» EXTRACTED DATA
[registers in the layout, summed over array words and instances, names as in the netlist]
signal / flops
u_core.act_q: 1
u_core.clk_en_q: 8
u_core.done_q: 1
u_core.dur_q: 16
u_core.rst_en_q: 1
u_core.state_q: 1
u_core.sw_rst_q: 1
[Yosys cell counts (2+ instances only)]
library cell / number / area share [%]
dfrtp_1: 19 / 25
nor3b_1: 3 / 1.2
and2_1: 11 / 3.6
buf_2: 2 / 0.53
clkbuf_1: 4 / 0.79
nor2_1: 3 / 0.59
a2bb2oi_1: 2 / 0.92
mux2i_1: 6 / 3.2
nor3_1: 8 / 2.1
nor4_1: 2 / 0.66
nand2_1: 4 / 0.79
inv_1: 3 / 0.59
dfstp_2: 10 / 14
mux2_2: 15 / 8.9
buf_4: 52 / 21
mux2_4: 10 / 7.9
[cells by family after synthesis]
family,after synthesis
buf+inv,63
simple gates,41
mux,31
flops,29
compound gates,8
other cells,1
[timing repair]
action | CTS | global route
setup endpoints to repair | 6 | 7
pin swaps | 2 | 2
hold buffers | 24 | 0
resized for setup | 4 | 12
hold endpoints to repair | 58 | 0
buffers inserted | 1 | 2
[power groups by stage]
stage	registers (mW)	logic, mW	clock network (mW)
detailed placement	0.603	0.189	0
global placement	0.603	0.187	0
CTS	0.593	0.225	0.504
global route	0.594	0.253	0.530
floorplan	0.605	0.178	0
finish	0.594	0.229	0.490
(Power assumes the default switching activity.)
[src/rtl/spi_frame_receiver_pkg.sv]
// rtl/spi_frame_receiver_pkg.sv - shared types and defaults for the SPI frame receiver
package spi_rx_pkg;

    typedef enum logic [1:0] {
        IDLE = 2'd0,
        DATA = 2'd1,
        PAD  = 2'd2
    } rx_state_e;

    localparam int SPI_DATA_WIDTH    = 16;
    localparam int SPI_NUM_CHANNELS  = 2;
    localparam int SPI_SLOT_WIDTH    = 32;
    localparam int FRAME_COUNT_WIDTH = 8;

endpackage

[src/rtl/spi_frame_receiver_if.sv]
// rtl/spi_frame_receiver_if.sv - serial input and frame output bundle of the receiver
interface spi_frame_receiver_if
    import spi_rx_pkg::*;
#(
    parameter int DATA_WIDTH   = SPI_DATA_WIDTH,
    parameter int NUM_CHANNELS = SPI_NUM_CHANNELS
);
    logic                               chip_select;
    logic                               mosi;
    logic [NUM_CHANNELS*DATA_WIDTH-1:0] data_out;
    logic                               frame_toggle;
    logic [FRAME_COUNT_WIDTH-1:0]       frame_count;
    logic                               frame_error;

    modport master (
        output chip_select, mosi,
        input  data_out, frame_toggle, frame_count, frame_error
    );

    modport slave (
        input  chip_select, mosi,
        output data_out, frame_toggle, frame_count, frame_error
    );
endinterface

[src/rtl/spi_frame_receiver_slot_shifter.sv]
// rtl/spi_frame_receiver_slot_shifter.sv - per-slot word deserialiser with selectable bit order
module spi_slot_shifter #(
    parameter int DATA_WIDTH = 16,
    parameter bit MSB_FIRST  = 1'b1
) (
    input  logic                  serial_clk,
    input  logic                  shift_en,
    input  logic                  clear,
    input  logic                  bit_in,
    output logic [DATA_WIDTH-1:0] word_next
);
    logic [DATA_WIDTH-1:0] shift_reg;

    // word_next already includes bit_in so the caller can capture the final bit on the same edge
    always_comb begin
        word_next = '0;
        if (MSB_FIRST)
            word_next = (shift_reg << 1) | DATA_WIDTH'(bit_in);
        else
            word_next = (shift_reg >> 1) | (DATA_WIDTH'(bit_in) << (DATA_WIDTH - 1));
    end

    always_ff @(posedge serial_clk) begin
        if (clear)
            shift_reg <= '0;
        else if (shift_en)
            shift_reg <= word_next;
    end
endmodule

[src/rtl/spi_frame_receiver.sv]
// rtl/spi_frame_receiver.sv - multi-channel SPI slave frame receiver with toggle hand-off strobe
module spi_frame_receiver
    import spi_rx_pkg::*;
#(
    parameter int DATA_WIDTH   = SPI_DATA_WIDTH,
    parameter int NUM_CHANNELS = SPI_NUM_CHANNELS,
    parameter int SLOT_WIDTH   = SPI_SLOT_WIDTH,
    parameter bit MSB_FIRST    = 1'b1
) (
    input  logic                 serial_clk,
    input  logic                 reset,
    spi_frame_receiver_if.slave  bus
);
    localparam int BIT_W  = (SLOT_WIDTH > 1) ? $clog2(SLOT_WIDTH) : 1;
    localparam int SLOT_W = (NUM_CHANNELS > 1) ? $clog2(NUM_CHANNELS) : 1;
    localparam logic [BIT_W-1:0]  LAST_DATA_BIT = BIT_W'(DATA_WIDTH - 1);
    localparam logic [BIT_W-1:0]  LAST_SLOT_BIT = BIT_W'(SLOT_WIDTH - 1);
    localparam logic [SLOT_W-1:0] LAST_SLOT     = SLOT_W'(NUM_CHANNELS - 1);

    generate
        if (SLOT_WIDTH < DATA_WIDTH) begin : g_bad_slot
            $error("spi_frame_receiver: SLOT_WIDTH must be >= DATA_WIDTH");
        end
    endgenerate

    rx_state_e             state;
    logic [BIT_W-1:0]      bit_idx;
    logic [SLOT_W-1:0]     slot_idx;
    logic [DATA_WIDTH-1:0] staging [NUM_CHANNELS];
    logic [DATA_WIDTH-1:0] word_next;
    logic                  shift_en;
    logic                  shift_clear;
    logic                  word_done;
    logic                  slot_end;
    logic                  frame_end;

    assign shift_en    = !reset && !bus.chip_select && (state != PAD);
    assign shift_clear = reset || bus.chip_select;
    assign word_done   = shift_en && (bit_idx == LAST_DATA_BIT);
    assign slot_end    = (bit_idx == LAST_SLOT_BIT);
    assign frame_end   = slot_end && (slot_idx == LAST_SLOT);

    spi_slot_shifter #(
        .DATA_WIDTH (DATA_WIDTH),
        .MSB_FIRST  (MSB_FIRST)
    ) u_shifter (
        .serial_clk (serial_clk),
        .shift_en   (shift_en),
        .clear      (shift_clear),
        .bit_in     (bus.mosi),
        .word_next  (word_next)
    );

    always_ff @(posedge serial_clk) begin
        if (reset) begin
            state            <= IDLE;
            bit_idx          <= '0;
            slot_idx         <= '0;
            bus.data_out     <= '0;
            bus.frame_toggle <= 1'b0;
            bus.frame_count  <= '0;
            bus.frame_error  <= 1'b0;
            for (int c = 0; c < NUM_CHANNELS; c++) staging[c] <= '0;
        end else if (bus.chip_select) begin
            // Deselect on a frame boundary is a clean idle; anywhere else the frame is lost
            if (bit_idx != '0 || slot_idx != '0)
                bus.frame_error <= 1'b1;
            state    <= IDLE;
            bit_idx  <= '0;
            slot_idx <= '0;
            for (int c = 0; c < NUM_CHANNELS; c++) staging[c] <= '0;
        end else begin
            if (word_done)
                staging[slot_idx] <= word_next;

            if (slot_end) begin
                bit_idx <= '0;
                state   <= DATA;
                if (frame_end) begin
                    slot_idx <= '0;
                    for (int c = 0; c < NUM_CHANNELS; c++) begin
                        if (c == NUM_CHANNELS - 1 && word_done)
                            bus.data_out[c*DATA_WIDTH +: DATA_WIDTH] <= word_next;
                        else
                            bus.data_out[c*DATA_WIDTH +: DATA_WIDTH] <= staging[c];
                    end
                    bus.frame_toggle <= ~bus.frame_toggle;
                    bus.frame_count  <= bus.frame_count + 1'b1;
                end else begin
                    slot_idx <= slot_idx + SLOT_W'(1);
                end
            end else begin
                bit_idx <= bit_idx + BIT_W'(1);
                if (word_done)
                    state <= PAD;
                else if (state == IDLE)
                    state <= DATA;
            end
        end
    end
endmodule

[src/flat_wrapper.sv]
// flat-port wrapper written by rule: the top's interface ports become plain ports
module spi_frame_receiver_flat import spi_rx_pkg::*;
#(
    parameter int DATA_WIDTH   = SPI_DATA_WIDTH,
    parameter int NUM_CHANNELS = SPI_NUM_CHANNELS,
    parameter int SLOT_WIDTH   = SPI_SLOT_WIDTH,
    parameter bit MSB_FIRST    = 1'b1
)
  (serial_clk, reset, bus_chip_select, bus_mosi, bus_data_out, bus_frame_toggle, bus_frame_count, bus_frame_error);
  spi_frame_receiver_if #(.DATA_WIDTH(DATA_WIDTH), .NUM_CHANNELS(NUM_CHANNELS)) bus_i ();
  input  logic serial_clk;
  input  logic reset;
  input wire logic [$bits(bus_i.chip_select)-1:0] bus_chip_select;
  input wire logic [$bits(bus_i.mosi)-1:0] bus_mosi;
  output wire logic [$bits(bus_i.data_out)-1:0] bus_data_out;
  output wire logic [$bits(bus_i.frame_toggle)-1:0] bus_frame_toggle;
  output wire logic [$bits(bus_i.frame_count)-1:0] bus_frame_count;
  output wire logic [$bits(bus_i.frame_error)-1:0] bus_frame_error;
  assign bus_i.chip_select = bus_chip_select;
  assign bus_i.mosi = bus_mosi;
  assign bus_data_out = bus_i.data_out;
  assign bus_frame_toggle = bus_i.frame_toggle;
  assign bus_frame_count = bus_i.frame_count;
  assign bus_frame_error = bus_i.frame_error;
  spi_frame_receiver #(.DATA_WIDTH(DATA_WIDTH), .NUM_CHANNELS(NUM_CHANNELS), .SLOT_WIDTH(SLOT_WIDTH), .MSB_FIRST(MSB_FIRST)) u_core (.serial_clk(serial_clk), .reset(reset), .bus(bus_i));
endmodule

» TASK GOAL
Could you copy each line of the material that holds "endpoints"?

» OUTPUT FOR THIS EXERCISE
setup endpoints to repair | 6 | 7
hold endpoints to repair | 58 | 0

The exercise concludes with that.